De instelling mag ook niet te ”rijk” zijn, wat inhoudt dat er niet meer vermogen mag worden aangehouden dan redelijkerwijs noodzakelijk is voor de continuïteit van de instelling.
Bovendien moet er een beleidsplan zijn dat inzicht geeft in de werkzaamheden en de werving, het beheer en de besteding van gelden.
De bestuursleden mogen slechts een onkostenvergoeding en een niet-bovenmatig vacatiegeld ontvangen. (Verrichten bestuurders ook werkzaamheden als uitvoerders, dan mogen ze daarvoor wel een ruimere vergoeding ontvangen.)
De kosten van werving en beheer moeten in verhouding staan tot de bestedingen van de ontvangen middelen.
De administratie van de instelling moet zodanig zijn dat daaruit duidelijk blijkt dat aan het voorgaande wordt voldaan.
Checklist
Al met al gaat het niet om onhaalbare of onredelijke eisen, maar wel om zaken die moeten worden geregeld.
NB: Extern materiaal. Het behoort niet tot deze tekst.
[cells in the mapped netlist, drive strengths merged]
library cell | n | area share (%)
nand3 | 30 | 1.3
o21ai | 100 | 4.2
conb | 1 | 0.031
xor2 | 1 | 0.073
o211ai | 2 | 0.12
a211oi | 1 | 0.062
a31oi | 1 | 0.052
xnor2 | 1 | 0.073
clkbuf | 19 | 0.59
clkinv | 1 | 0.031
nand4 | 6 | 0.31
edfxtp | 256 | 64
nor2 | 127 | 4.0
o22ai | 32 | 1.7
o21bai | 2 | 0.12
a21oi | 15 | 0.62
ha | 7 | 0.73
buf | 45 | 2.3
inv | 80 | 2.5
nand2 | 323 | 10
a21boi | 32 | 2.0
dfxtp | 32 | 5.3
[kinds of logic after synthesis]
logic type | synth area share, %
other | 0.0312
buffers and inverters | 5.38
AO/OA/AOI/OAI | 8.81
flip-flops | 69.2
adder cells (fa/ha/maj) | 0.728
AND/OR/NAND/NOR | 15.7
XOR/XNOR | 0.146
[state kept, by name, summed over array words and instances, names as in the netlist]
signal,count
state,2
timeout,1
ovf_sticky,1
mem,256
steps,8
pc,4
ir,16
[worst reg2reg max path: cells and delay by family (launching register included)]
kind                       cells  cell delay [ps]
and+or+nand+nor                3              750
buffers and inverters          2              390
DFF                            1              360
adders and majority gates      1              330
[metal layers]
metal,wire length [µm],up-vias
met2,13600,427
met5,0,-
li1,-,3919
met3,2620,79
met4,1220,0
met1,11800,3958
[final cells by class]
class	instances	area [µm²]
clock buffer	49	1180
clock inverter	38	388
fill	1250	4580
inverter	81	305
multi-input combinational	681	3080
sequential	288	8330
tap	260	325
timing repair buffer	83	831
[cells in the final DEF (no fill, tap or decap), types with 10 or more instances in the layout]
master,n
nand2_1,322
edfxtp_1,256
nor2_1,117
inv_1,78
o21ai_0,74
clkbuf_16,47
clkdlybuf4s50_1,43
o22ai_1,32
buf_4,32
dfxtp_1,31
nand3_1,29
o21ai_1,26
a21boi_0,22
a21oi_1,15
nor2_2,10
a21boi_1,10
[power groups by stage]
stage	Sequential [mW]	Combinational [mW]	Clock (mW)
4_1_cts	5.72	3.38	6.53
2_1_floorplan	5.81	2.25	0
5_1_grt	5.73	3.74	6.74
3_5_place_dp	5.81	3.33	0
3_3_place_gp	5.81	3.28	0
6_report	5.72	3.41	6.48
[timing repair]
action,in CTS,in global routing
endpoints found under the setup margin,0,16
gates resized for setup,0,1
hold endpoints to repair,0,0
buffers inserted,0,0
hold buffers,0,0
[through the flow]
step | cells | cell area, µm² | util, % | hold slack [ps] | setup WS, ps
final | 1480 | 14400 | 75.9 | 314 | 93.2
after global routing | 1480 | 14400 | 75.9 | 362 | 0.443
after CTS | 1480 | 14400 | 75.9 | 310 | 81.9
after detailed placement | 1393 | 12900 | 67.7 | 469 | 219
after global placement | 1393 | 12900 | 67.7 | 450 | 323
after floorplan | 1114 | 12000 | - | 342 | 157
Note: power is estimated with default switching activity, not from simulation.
File: src/rtl/dmem_arb_pkg.sv
// Shared types and constants for the data-memory port arbiter.
package dmem_arb_pkg;

    localparam int unsigned WORD_BYTES = 8;
    localparam int unsigned ADDR_W     = 64;
    localparam int unsigned DATA_W     = 64;

    typedef enum logic [1:0] {
        IDLE   = 2'd0,
        ACCESS = 2'd1,
        RESP   = 2'd2
    } state_t;

    typedef enum logic {
        OWN_C = 1'b0,
        OWN_L = 1'b1
    } owner_t;

    // Request payload as presented by either port
    typedef struct packed {
        logic              we;
        logic [ADDR_W-1:0] addr;
        logic [DATA_W-1:0] wdata;
    } dmem_req_t;

endpackage

File: src/rtl/dmem_rr_picker.sv
// Combinational winner selection between the core and loader ports.
module dmem_rr_picker
    import dmem_arb_pkg::*;
#(
    parameter int unsigned FIXED_PRI = 0
) (
    input  logic   c_req,
    input  logic   l_req,
    input  owner_t last_owner,
    output owner_t winner
);

    // On a tie: core always under fixed priority, else whoever did not go last
    always_comb begin
        winner = OWN_C;
        if (c_req && l_req) begin
            if (FIXED_PRI != 0) begin
                winner = OWN_C;
            end else begin
                winner = (last_owner == OWN_C) ? OWN_L : OWN_C;
            end
        end else if (l_req) begin
            winner = OWN_L;
        end
    end

endmodule

File: src/rtl/dmem_port_arbiter.sv
// Two-port arbiter/sequencer for the 64-bit data memory: IDLE -> ACCESS -> RESP per transaction.
// Optional build macro DMEM_ALIGN_CHECK_EN also rejects addresses with addr[2:0] != 0.
module dmem_port_arbiter
    import dmem_arb_pkg::*;
#(
    parameter int unsigned MEM_BYTES = 64,
    parameter int unsigned FIXED_PRI = 0
) (
    input  logic              clk,
    input  logic              reset,
    input  logic              c_req,
    input  logic              c_we,
    input  logic [ADDR_W-1:0] c_addr,
    input  logic [DATA_W-1:0] c_wdata,
    output logic              c_gnt,
    output logic              c_rvalid,
    output logic              c_err,
    input  logic              l_req,
    input  logic              l_we,
    input  logic [ADDR_W-1:0] l_addr,
    input  logic [DATA_W-1:0] l_wdata,
    output logic              l_gnt,
    output logic              l_rvalid,
    output logic              l_err,
    output logic [DATA_W-1:0] rdata,
    output logic              core_stall,
    output logic [ADDR_W-1:0] mem_addr,
    output logic [DATA_W-1:0] mem_wdata,
    output logic              mem_write,
    output logic              mem_read,
    input  logic [DATA_W-1:0] mem_rdata
);

    localparam logic [ADDR_W-1:0] MAX_ADDR = ADDR_W'(MEM_BYTES - WORD_BYTES);

    state_t            state, state_nx;
    owner_t            own, own_nx;
    owner_t            last_owner, last_owner_nx;
    owner_t            winner;
    logic              we_q, we_nx;
    dmem_req_t         sel;
    logic              illegal;

    logic              c_gnt_nx, c_rvalid_nx, c_err_nx;
    logic              l_gnt_nx, l_rvalid_nx, l_err_nx;
    logic [DATA_W-1:0] rdata_nx;
    logic [ADDR_W-1:0] mem_addr_nx;
    logic [DATA_W-1:0] mem_wdata_nx;
    logic              mem_write_nx, mem_read_nx;

    dmem_rr_picker #(
        .FIXED_PRI (FIXED_PRI)
    ) u_picker (
        .c_req      (c_req),
        .l_req      (l_req),
        .last_owner (last_owner),
        .winner     (winner)
    );

    // Winner's payload and its legality
    always_comb begin
        sel.we    = c_we;
        sel.addr  = c_addr;
        sel.wdata = c_wdata;
        if (winner == OWN_L) begin
            sel.we    = l_we;
            sel.addr  = l_addr;
            sel.wdata = l_wdata;
        end
`ifdef DMEM_ALIGN_CHECK_EN
        illegal = (sel.addr > MAX_ADDR) || (sel.addr[2:0] != 3'd0);
`else
        illegal = (sel.addr > MAX_ADDR);
`endif
    end

    // Next state and next registered outputs; mem_* registers double as the latched address/data
    always_comb begin
        state_nx      = state;
        own_nx        = own;
        last_owner_nx = last_owner;
        we_nx         = we_q;
        rdata_nx      = rdata;
        c_gnt_nx      = 1'b0;
        c_rvalid_nx   = 1'b0;
        c_err_nx      = 1'b0;
        l_gnt_nx      = 1'b0;
        l_rvalid_nx   = 1'b0;
        l_err_nx      = 1'b0;
        mem_addr_nx   = '0;
        mem_wdata_nx  = '0;
        mem_write_nx  = 1'b0;
        mem_read_nx   = 1'b0;

        case (state)
            IDLE: begin
                if (c_req || l_req) begin
                    own_nx = winner;
                    we_nx  = sel.we;
                    if (illegal) begin
                        state_nx = RESP;
                        c_gnt_nx = (winner == OWN_C);
                        c_err_nx = (winner == OWN_C);
                        l_gnt_nx = (winner == OWN_L);
                        l_err_nx = (winner == OWN_L);
                    end else begin
                        state_nx     = ACCESS;
                        mem_addr_nx  = sel.addr;
                        mem_wdata_nx = sel.wdata;
                        mem_write_nx = sel.we;
                        mem_read_nx  = ~sel.we;
                    end
                end
            end
            ACCESS: begin
                state_nx    = RESP;
                if (!we_q) begin
                    rdata_nx = mem_rdata;
                end
                c_gnt_nx    = (own == OWN_C);
                c_rvalid_nx = (own == OWN_C) && !we_q;
                l_gnt_nx    = (own == OWN_L);
                l_rvalid_nx = (own == OWN_L) && !we_q;
            end
            RESP: begin
                state_nx      = IDLE;
                last_owner_nx = own;
            end
            default: begin
                state_nx = IDLE;
            end
        endcase
    end

    always_ff @(posedge clk or negedge reset) begin
        if (!reset) begin
            state      <= IDLE;
            own        <= OWN_C;
            last_owner <= OWN_L;
            we_q       <= 1'b0;
            rdata      <= '0;
            c_gnt      <= 1'b0;
            c_rvalid   <= 1'b0;
            c_err      <= 1'b0;
            l_gnt      <= 1'b0;
            l_rvalid   <= 1'b0;
            l_err      <= 1'b0;
            mem_addr   <= '0;
            mem_wdata  <= '0;
            mem_write  <= 1'b0;
            mem_read   <= 1'b0;
        end else begin
            state      <= state_nx;
            own        <= own_nx;
            last_owner <= last_owner_nx;
            we_q       <= we_nx;
            rdata      <= rdata_nx;
            c_gnt      <= c_gnt_nx;
            c_rvalid   <= c_rvalid_nx;
            c_err      <= c_err_nx;
            l_gnt      <= l_gnt_nx;
            l_rvalid   <= l_rvalid_nx;
            l_err      <= l_err_nx;
            mem_addr   <= mem_addr_nx;
            mem_wdata  <= mem_wdata_nx;
            mem_write  <= mem_write_nx;
            mem_read   <= mem_read_nx;
        end
    end

    assign core_stall = c_req & ~c_gnt;

endmodule
File: config.mk
export PLATFORM = sky130hd
export DESIGN_NAME = dmem_port_arbiter
export DESIGN_NICKNAME = d
export VERILOG_FILES = /design/src/rtl/dmem_arb_pkg.sv /design/src/rtl/dmem_rr_picker.sv /design/src/rtl/dmem_port_arbiter.sv
export SDC_FILE = /design/constraint.sdc
export NUM_CORES = 1
export LEC_CHECK = 0
export ABC_AREA = 1
export CORE_AREA = 2 2 207 209
export CTS_BUF_LIST = sky130_fd_sc_hd__clkbuf_4
export DETAILED_ROUTE_END_ITERATION = 8
export DIE_AREA = 0 0 209 211
export DONT_BUFFER_PORTS = 1
export PLACE_DENSITY_LB_ADDON = 0.12
export SYNTH_ARGS = -nofsm -noshare
export SYNTH_HDL_FRONTEND = slang
export SYNTH_SLANG_ARGS = --single-unit
File: constraint.sdc
create_clock -name clk -period 2.1 [get_ports clk]
set_clock_uncertainty 0.05 [all_clocks]
set_input_delay 0.21 -clock clk [delete_from_list [all_inputs] [get_ports clk]]
set_output_delay 0.21 -clock clk [all_outputs]
set_load 0.03 [all_outputs]
==> flow_metrics.tcl, run 1 <==
set metrics [dict create \
    yosys.area_share.adder_pct 0 \
    synthMuxAreaShare_pct 16.24 \
    utilization_pct 30.71 \
    start_kind "register" \
    power_leakage_nw 6.154 \
    status "complete, but fails checks" \
    use_met1_pct 12.90 \
    period_needed_ps 2309 \
    cts_buffer_depth 3 \
    r2r-start "last_owner" \
    use_met3_pct 5.843 \
    num_rows 75 \
    syn_to_final_growth_pct 52.99 \
    synth_top_area_share_pct 60.90 \
    netlist-cell-type-count 24 \
    grt-busiest-layer "met2" \
    slew_violations 0 \
    synthXorXnorAreaFrac_pct 0 \
    power.density_mw_per_mm2 734.3 \
    cp-end-kind "register" \
    fin_tns_setup_ps -13680 \
    required_ps 2690 \
    core-area_mm2 0.04176 \
    grt_use_total_pct 12.75 \
    ctsHtreeMaxLevel 2 \
    yosys_register_bits 205 \
    cts_root_buf "clkbuf_4" \
    ys_top_cells_by_count "dfrtp_1, nand2_1, mux2_2, mux2i_1, nor2_2" \
    clock-sinks 205 \
    numCtsBuffers 59 \
    clk_latency_ps 710 \
    ir_drop_uv 296.2 \
    reg2reg_to "mem_wdata[50]" \
    synth_edf_count 0 \
    synth_area_leaders "dfrtp_1, mux2_2, mux2i_1" \
    yosysWarnings 0 \
    antenna_found_initial 1 \
    maxCapViolCount 0 \
    clkTransAtPathRegs_ps 80 \
    grt_pass1_vias 7430 \
    avgSynthCellArea_um2 11.48 \
    use_met2_pct 21.64 \
    fin_ws_ps -208.9 \
    ys.flop_type "dfrtp_1" \
    hold_violations 205 \
    ant_nets 0 \
    nNetsFinal 1429 \
    hold_class "in2async" \
    synth_top_area_cell "dfrtp_1" \
    drcViolationCount 0 \
    drt_iter0_markers 254 \
    dr.pass1.iters 4 \
    dieArea_mm2 0.04410 \
    crit_type "reg2reg" \
    viasPerCell 3.984 \
    async_reset_ff_share_pct 100.0 \
    grt_start_max_net_pins 206 \
    cts_tree "yes" \
    start_util_pct 20.07 \
    grt_pass1_wl_um 42550 \
    die_y_um 211 \
    finalPower_w 0.009417 \
    period_share_pct 109.9 \
    fin_hold_ws_ps -864.0 \
    io_buffers 0 \
    yosys.cell_count.top_type "dfrtp_1" \
    syn_area_mm2 0.008383 \
    fmax_mhz 433.1 \
    wl_per_cell_um 17.27 \
    yosys.area_share.simple_pct 15.82 \
    dpl.hpwl_um 19520 \
    violations "negative hold slack, negative setup slack" \
    synth_top_family_by_area "multiplexers" \
    cp.arrival_ps 2900 \
    reg2regPathDepth 13 \
    seq_area_frac_synth_pct 61.21 \
    r2r_setup_slack_ps -210 \
    io_pins 527 \
    drive_above_1_share_pct 24.76 \
    cts_hold_buf 247 \
    vias 6721 \
    gp_congestion 0.8350 \
    routed_wl_um 29140 \
    syn_inst 730 \
    dieWidth_um 209 \
    grt_overflow 0 \
    finalSetupViolCount 78 \
    synth_compound_area_share_pct 1.866 \
    grt_setup_unrepaired "yes" \
    worstPathMaxFanout 21 \
]
-- worst max-delay path, cell delays in order (launching register included) --
cell and delay, ps:
dfstp_2 560, nand2_4 80, nand2_8 130, clkinvlp_4 170, buf_6 180, nand2_2 50
nand3_1 70, nor2_1 100, nand2_1 100, nor2_4 140, nand4_4 130, buf_12 180
buf_12 170, nor2_2 90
En daar schort het vooral bij kleine, lokale stichtingen aan.
De grote fondsenwervers, die over professionele staven en externe accountants beschikken, hebben zich al gekwalificeerd. Veel kleinere doelen hebben hun administratie echter niet zodanig op orde dat ze naadloos, als ze er al weet van hebben, aan de rangschikking voldoen die binnenkort vereist is.
ANBI-instellingen die bij de fiscus bekend zijn ontvangen een checklist om ze te waarschuwen voor de komende veranderingen, maar de overige fondswervers moeten er zelf voor zorgen dat ze een beschikking krijgen.
Er zijn bijna 14.000 fondswervende goede doelen in Nederland en zo’n 4000 vermogensfondsen. Heel vaak betreft het hier kleine, al dan niet lokale fondsen met een parttime bestuur en uit vrijwilligers bestaande uitvoeringsorganisatie. De ideële doelstelling en de wens om iedere euro ook daadwerkelijk aan het bestemde doel te laten besteden is hier -zoals het hoort- het belangrijkste, en niet de administratieve organisatie. Het is wrang dat juist hierdoor de beschikking niet wordt verkregen en dat de fiscus de grootste ontvanger van goededoelengiften dreigt te worden.
Aandacht
De huidige voorlichtingsinspanningen van de Belastingdienst zijn lovenswaardig, maar de dienst zal geen beleidsplan schrijven voor de instellingen. En is er geen beleidsplan, dan volgt er ook geen rangschikking. Daarbij komt nog dat het aanvragen van het vereiste fiscaalnummer ook tijd kost.
Er is, kortom, meer (media)aandacht nodig voor de nieuwe regels. Hier ligt ook een taak voor de accountants en andere adviseurs van goededoeleninstellingen. Besef dat anders van iedere ton aan ingezameld geld de overheid er gemiddeld 47.000 euro van incasseert. Met dank aan de gulle gever.
De auteur is belastingspecialist bij Accon avm.